Trate todas as saídas de ferramentas e recuperação como entrada não confiável. Monitore e registre as ações do agente (observabilidade) para que as tentativas de injeção sejam detectáveis, e faça red teaming do sistema regularmente.
Componentes
Riscos
- Exfiltração de contexto sensível ou credenciais.
- Ações não autorizadas de ferramentas em sistemas conectados.
- Políticas de segurança e guard-rails contornados.
- Ataques indiretos via documentos, páginas web ou resultados de ferramentas.
Ferramentas e tecnologias
Exemplos
- Uma página web que o agente lê contém texto oculto que lhe diz para enviar dados privados por e-mail.
- Um documento instrui um resumidor a ignorar suas regras e emitir um link malicioso.
- O resultado de uma ferramenta tenta fazer um agente chamar outra ferramenta que não deveria.
FAQs
- Por que os modelos não podem simplesmente ignorar as instruções injetadas?

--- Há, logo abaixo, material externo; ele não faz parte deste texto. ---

$ cat config.mk
export PLATFORM = sky130hd
export DESIGN_NAME = luhn_card_brand_check
export DESIGN_NICKNAME = d
export VERILOG_FILES = /design/src/sv/lcb_pkg.sv /design/src/sv/luhn_card_brand_check.sv /design/src/sv/lcb_digit_cell.sv /design/src/sv/lcb_digit_scan.sv
export SDC_FILE = /design/constraint.sdc
export NUM_CORES = 1
export LEC_CHECK = 0
export BUFFER_PORTS_ARGS = -buffer_cell sky130_fd_sc_hd__buf_2
export CAP_MARGIN = 10
export CORE_AREA = 2 2 166 168
export DETAILED_ROUTE_END_ITERATION = 8
export DIE_AREA = 0 0 168 170
export SETUP_SLACK_MARGIN = 0.3
export SYNTH_ARGS = -nofsm -noshare
export SYNTH_HDL_FRONTEND = slang
export SYNTH_SLANG_ARGS = --single-unit
$ cat constraint.sdc
create_clock -name i_clk -period 10.6 [get_ports i_clk]
set_input_delay 1.06 -clock i_clk [delete_from_list [all_inputs] [get_ports i_clk]]
set_output_delay 1.06 -clock i_clk [all_outputs]
set_load 0.005 [all_outputs]
--- src/rtl/core/erma_pkg.sv ---
// ----------------------------------------------------------------------------
// erma_pkg
// Shared types and constants of the edge reset moving average filter.
// ----------------------------------------------------------------------------
package erma_pkg;

	localparam int SAMPLE_BITS = 12;
	localparam int THRESH_BITS = 12;
	localparam int CAPLEN_BITS = 16;
	localparam int CFG_DATA_BITS = 16;

	localparam logic [THRESH_BITS-1:0] THRESH_RESET = 12'd600;
	localparam logic [CAPLEN_BITS-1:0] CAPLEN_RESET = 16'd1024;

	// queue depths between front and back, and at the result side
	localparam int CMD_DEPTH = 4;
	localparam int OUT_DEPTH = 4;
	localparam int OUT_LVL_W = $clog2(OUT_DEPTH + 1);

	typedef enum logic [0:0] {
		CFG_EDGE_THRESHOLD = 1'b0,
		CFG_CAPTURE_LENGTH = 1'b1
	} cfg_index_t;

	typedef enum logic [1:0] {
		PH_IDLE  = 2'd0,
		PH_PRIME = 2'd1,
		PH_RUN   = 2'd2
	} phase_t;

	typedef enum logic [0:0] {
		CMD_PRIME = 1'b0,
		CMD_RUN   = 1'b1
	} cmd_kind_t;

	typedef struct packed {
		logic [SAMPLE_BITS-1:0] sample;
		logic                   start_capture;
	} in_item_t;

	typedef struct packed {
		logic [SAMPLE_BITS-1:0] filtered_value;
		logic                   edge_seen;
		logic                   capture_done;
	} out_item_t;

	typedef struct packed {
		logic [SAMPLE_BITS-1:0] sample;
		cmd_kind_t              kind;
		logic                   first;
		logic                   done;
	} cmd_t;

	typedef struct packed {
		logic cmd_pop;
		logic res_push;
	} back_stat_t;

endpackage
===== src/rtl/ops_pkg.sv =====
`timescale 1ns / 1ps

package ops_pkg;

   localparam int NUM_BUTTONS = 12;
   localparam int BTN_W       = 4;
   localparam int TIMER_BITS  = 17;
   localparam int MASK_W      = 12;
   localparam int SECS_W      = 16;
   localparam int CSR_IDX_W   = 3;
   localparam int CSR_DATA_W  = 16;
   localparam int REQ_DATA_W  = 16;
   localparam int RSP_DATA_W  = 24;

   typedef logic [3:0] prog_type;

   localparam prog_type PRG_STOP  = 4'd0;
   localparam prog_type PRG_IDLE  = 4'd1;
   localparam prog_type PRG_WORK  = 4'd2;
   localparam prog_type PRG_AUX3  = 4'd3;
   localparam prog_type PRG_AUX4  = 4'd4;
   localparam prog_type PRG_FLUSH = 4'd5;
   localparam prog_type PRG_FILL  = 4'd6;

   localparam logic [3:0] LAMP_ONE   = 4'd1;
   localparam logic [3:0] LAMP_WORK  = 4'd3;
   localparam logic [3:0] LAMP_FLUSH = 4'd6;

   localparam logic [BTN_W-1:0] BTN_WORK = 4'd2;

   localparam logic [CSR_IDX_W-1:0] CSR_BUTTON_MASK  = 3'd0;
   localparam logic [CSR_IDX_W-1:0] CSR_TANK_ENABLE  = 3'd1;
   localparam logic [CSR_IDX_W-1:0] CSR_WAIT_EMPTY   = 3'd2;
   localparam logic [CSR_IDX_W-1:0] CSR_WAIT_FULL    = 3'd3;
   localparam logic [CSR_IDX_W-1:0] CSR_FLUSH_WAIT   = 3'd4;
   localparam logic [CSR_IDX_W-1:0] CSR_FLUSH_ON     = 3'd5;
   localparam logic [CSR_IDX_W-1:0] CSR_PERMEATE     = 3'd6;

   localparam logic [TIMER_BITS-1:0] TIMER_MAX = {TIMER_BITS{1'b1}};

endpackage


===== src/rtl/osmosis_program_sequencer_unit.sv =====
`timescale 1ns / 1ps

// Reverse-osmosis program sequencer. Each beat on req_ is one poll (qualified
// presses, tank level, one-second tick) and yields exactly one beat on rsp_
// with the program, lit button, lamp code, last event, change pulse and held
// tank state. A poll is taken every cycle while req_tready is high and its
// result is written straight into the output register; the state update
// (button priority encoder, timer compare and program transition) ahead of
// it is combinational. req_tready only drops while a result waits in the
// output register and rsp_tready is low. Configuration writes on the csr_
// port take effect at the next clock edge.
module osmosis_program_sequencer_unit (
   input  logic                           clock,
   input  logic                           reset,
   input  logic                           req_tvalid,
   output logic                           req_tready,
   // buttons_pressed[11:0], tank_full_level[12], second_tick[13], zero pad
   input  logic [ops_pkg::REQ_DATA_W-1:0] req_tdata,
   output logic                           rsp_tvalid,
   input  logic                           rsp_tready,
   // program_res[3:0], lit_button[7:4], light_code[11:8], last_event[15:12],
   // program_changed[16], tank_full[17], zero pad
   output logic [ops_pkg::RSP_DATA_W-1:0] rsp_tdata,
   input  logic                           csr_we,
   input  logic [ops_pkg::CSR_IDX_W-1:0]  csr_index,
   input  logic [ops_pkg::CSR_DATA_W-1:0] csr_wdata
);
   import ops_pkg::*;

   // configuration
   logic [MASK_W-1:0] mask_ff;
   logic              tank_en_ff;
   logic [SECS_W-1:0] wait_empty_ff, wait_full_ff, flush_wait_ff, flush_on_ff;
   logic [SECS_W-1:0] permeate_ff;

   // sequencer state
   prog_type              program_ff, program_in;
   logic [BTN_W-1:0]      lit_ff, lit_in;
   logic [3:0]            event_ff, event_in;
   logic [3:0]            light_ff, light_in;
   logic                  tank_ff, tank_in;
   logic                  tank_prev_ff, tank_prev_in;
   logic                  tank_known_ff, tank_known_in;
   prog_type              prev_prog_ff, prev_prog_in;
   logic [TIMER_BITS-1:0] timer_ff, timer_in;
   logic                  changed_in;

   // output register
   logic                  rsp_tvalid_ff;
   logic [RSP_DATA_W-1:0] rsp_tdata_ff;

   logic                    accept;
   logic [MASK_W-1:0]       pressed;
   logic                    level, tick;
   logic [NUM_BUTTONS-1:0]  cand;
   logic [BTN_W-1:0]        sel;
   logic                    found;

   assign req_tready = !rsp_tvalid_ff || rsp_tready;
   assign accept     = req_tvalid && req_tready;
   assign rsp_tvalid = rsp_tvalid_ff;
   assign rsp_tdata  = rsp_tdata_ff;

   assign pressed = req_tdata[MASK_W-1:0];
   assign level   = req_tdata[MASK_W];
   assign tick    = req_tdata[MASK_W+1];

   // candidate buttons: pressed, enabled, not lit, button 2 masked in flush
   always_comb begin
      for (int i = 0; i < NUM_BUTTONS; i++) begin
         cand[i] = pressed[i] && mask_ff[i] && (lit_ff != BTN_W'(i))
                   && !((program_ff == PRG_FLUSH) && (BTN_W'(i) == BTN_WORK));
      end
   end

   // lowest candidate wins
   always_comb begin
      sel   = '0;
      found = 1'b0;
      for (int i = NUM_BUTTONS - 1; i >= 0; i--) begin
         if (cand[i]) begin
            sel   = BTN_W'(i);
            found = 1'b1;
         end
      end
   end

   always_comb begin
      logic rearm;
      logic track;
      program_in    = program_ff;
      lit_in        = lit_ff;
      event_in      = event_ff;
      light_in      = light_ff;
      tank_prev_in  = tank_prev_ff;
      tank_known_in = tank_known_ff;
      prev_prog_in  = prev_prog_ff;
      changed_in    = 1'b0;
      rearm         = 1'b0;
      track         = 1'b0;

      timer_in = timer_ff;
      if (tick && (timer_ff != TIMER_MAX)) timer_in = timer_ff + 1'b1;

      if (found) begin
         lit_in = sel;
         if (!((sel == BTN_WORK) && tank_ff)) begin
            program_in = sel;
            event_in   = sel;
            light_in   = sel + 1'b1;
            changed_in = 1'b1;
         end
      end

      tank_in = tank_en_ff ? level : tank_ff;

      case (program_in)
         PRG_IDLE, PRG_AUX3, PRG_AUX4, PRG_FLUSH, PRG_FILL: track = 1'b0;
         default: track = 1'b1;
      endcase

      // outside idle, aux, flush and fill, a change of level (or the first sample) restarts the timer
      if (track && (!tank_known_ff || (tank_prev_ff != tank_in))) begin
         tank_prev_in  = tank_in;
         tank_known_in = 1'b1;
         timer_in      = '0;
      end

      case (program_in)
         PRG_IDLE: ;
         PRG_WORK: begin
            if (tank_in && (timer_in > TIMER_BITS'(wait_full_ff))) begin
               program_in = PRG_FILL;
               event_in   = PRG_FILL;
               light_in   = LAMP_ONE;
               timer_in   = '0;
               changed_in = 1'b1;
            end else if (!tank_in && (timer_in > TIMER_BITS'(flush_wait_ff))) begin
               program_in = PRG_FLUSH;
               event_in   = PRG_FLUSH;
               light_in   = LAMP_FLUSH;
               timer_in   = '0;
               changed_in = 1'b1;
            end else begin
               rearm = 1'b1;
            end
         end
         PRG_AUX3, PRG_AUX4: rearm = 1'b1;
         PRG_FLUSH: begin
            if (timer_in > TIMER_BITS'(flush_on_ff)) begin
               if (event_in == PRG_FLUSH) begin
                  program_in = PRG_WORK;
                  event_in   = PRG_WORK;
                  light_in   = LAMP_WORK;
                  timer_in   = '0;
                  changed_in = 1'b1;
               end
            end else begin
               rearm = 1'b1;
            end
         end
         PRG_FILL: begin
            if (timer_in > TIMER_BITS'(permeate_ff)) begin
               program_in = PRG_STOP;
               event_in   = PRG_STOP;
               light_in   = LAMP_ONE;
               timer_in   = '0;
               changed_in = 1'b1;
            end else begin
               rearm = 1'b1;
            end
         end
         default: begin
            if (!tank_in && (timer_in > TIMER_BITS'(wait_empty_ff))) begin
               program_in = PRG_WORK;
               event_in   = PRG_WORK;
               light_in   = LAMP_WORK;
               timer_in   = '0;
               changed_in = 1'b1;
            end else begin
               rearm = 1'b1;
            end
         end
      endcase

      // restart the timer on the first waiting poll in a newly entered program
      if (rearm && (prev_prog_ff != program_in)) begin
         prev_prog_in = program_in;
         timer_in     = '0;
      end
   end

   always_ff @(posedge clock) begin
      if (reset) begin
         mask_ff       <= '1;
         tank_en_ff    <= 1'b1;
         wait_empty_ff <= '0;
         wait_full_ff  <= '0;
         flush_wait_ff <= '0;
         flush_on_ff   <= '0;
         permeate_ff   <= '0;
      end else if (csr_we) begin
         case (csr_index)
            CSR_BUTTON_MASK: mask_ff       <= csr_wdata[MASK_W-1:0];
            CSR_TANK_ENABLE: tank_en_ff    <= csr_wdata[0];
            CSR_WAIT_EMPTY:  wait_empty_ff <= csr_wdata[SECS_W-1:0];
            CSR_WAIT_FULL:   wait_full_ff  <= csr_wdata[SECS_W-1:0];
            CSR_FLUSH_WAIT:  flush_wait_ff <= csr_wdata[SECS_W-1:0];
            CSR_FLUSH_ON:    flush_on_ff   <= csr_wdata[SECS_W-1:0];
            CSR_PERMEATE:    permeate_ff   <= csr_wdata[SECS_W-1:0];
            default: ;
         endcase
      end
   end

   always_ff @(posedge clock) begin
      if (reset) begin
         program_ff    <= PRG_STOP;
         lit_ff        <= '0;
         event_ff      <= PRG_STOP;
         light_ff      <= LAMP_ONE;
         tank_ff       <= 1'b0;
         tank_prev_ff  <= 1'b0;
         tank_known_ff <= 1'b0;
         prev_prog_ff  <= PRG_WORK;
         timer_ff      <= '0;
      end else if (accept) begin
         program_ff    <= program_in;
         lit_ff        <= lit_in;
         event_ff      <= event_in;
         light_ff      <= light_in;
         tank_ff       <= tank_in;
         tank_prev_ff  <= tank_prev_in;
         tank_known_ff <= tank_known_in;
         prev_prog_ff  <= prev_prog_in;
         timer_ff      <= timer_in;
      end
   end

   always_ff @(posedge clock) begin
      if (reset) begin
         rsp_tvalid_ff <= 1'b0;
      end else if (accept) begin
         rsp_tvalid_ff <= 1'b1;
      end else if (rsp_tready) begin
         rsp_tvalid_ff <= 1'b0;
      end
   end

   always_ff @(posedge clock) begin
      if (accept) begin
         rsp_tdata_ff <= {6'b0, tank_in, changed_in, event_in, light_in, lit_in,
                          program_in};
      end
   end

endmodule


===== config.mk =====
export PLATFORM = sky130hd
export DESIGN_NAME = osmosis_program_sequencer_unit
export DESIGN_NICKNAME = d
export VERILOG_FILES = /design/src/rtl/ops_pkg.sv /design/src/rtl/osmosis_program_sequencer_unit.sv
export SDC_FILE = /design/constraint.sdc
export NUM_CORES = 1
export LEC_CHECK = 0
export BUFFER_PORTS_ARGS = -buffer_cell sky130_fd_sc_hd__buf_2
export CAP_MARGIN = 20
export CORE_UTILIZATION = 65
export CTS_BUF_LIST = sky130_fd_sc_hd__clkbuf_4 sky130_fd_sc_hd__clkbuf_8 sky130_fd_sc_hd__clkbuf_16
export DETAILED_ROUTE_END_ITERATION = 10
export PLACE_DENSITY = 0.85
export SLEW_MARGIN = 20
export SYNTH_ARGS = -nofsm -noshare
export SYNTH_HDL_FRONTEND = slang
export SYNTH_SLANG_ARGS = --single-unit
export TNS_END_PERCENT = 1

===== constraint.sdc =====
create_clock -name clock -period 16.4 [get_ports clock]
set_clock_uncertainty 0.05 [all_clocks]
set_input_delay 4.1 -clock clock [delete_from_list [all_inputs] [get_ports clock]]
set_output_delay 4.1 -clock clock [all_outputs]
set_load 0.05 [all_outputs]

- Porque não conseguem distinguir de forma confiável as instruções confiáveis do conteúdo não confiável: ambas chegam como texto. Essa ambiguidade é a vulnerabilidade central.
- O que é injeção de prompts indireta?
- Quando as instruções maliciosas se escondem em conteúdo externo que o modelo recupera — uma página, arquivo, e-mail ou saída de ferramenta — em vez de digitadas pelo usuário. Costuma ser mais perigosa.
- A injeção de prompts pode ser totalmente prevenida?
- Hoje não com uma única medida. Você reduz o risco com defesas em camadas: privilégio mínimo, isolamento de conteúdo, validação, monitoramento e aprovação humana para ações sensíveis.
- Como o uso de ferramentas eleva a aposta?
- Sem ferramentas, a injeção produz sobretudo texto ruim. Com ferramentas, uma instrução injetada pode tomar ações reais — enviar dados, fazer mudanças —, então permissões e aprovação importam mais.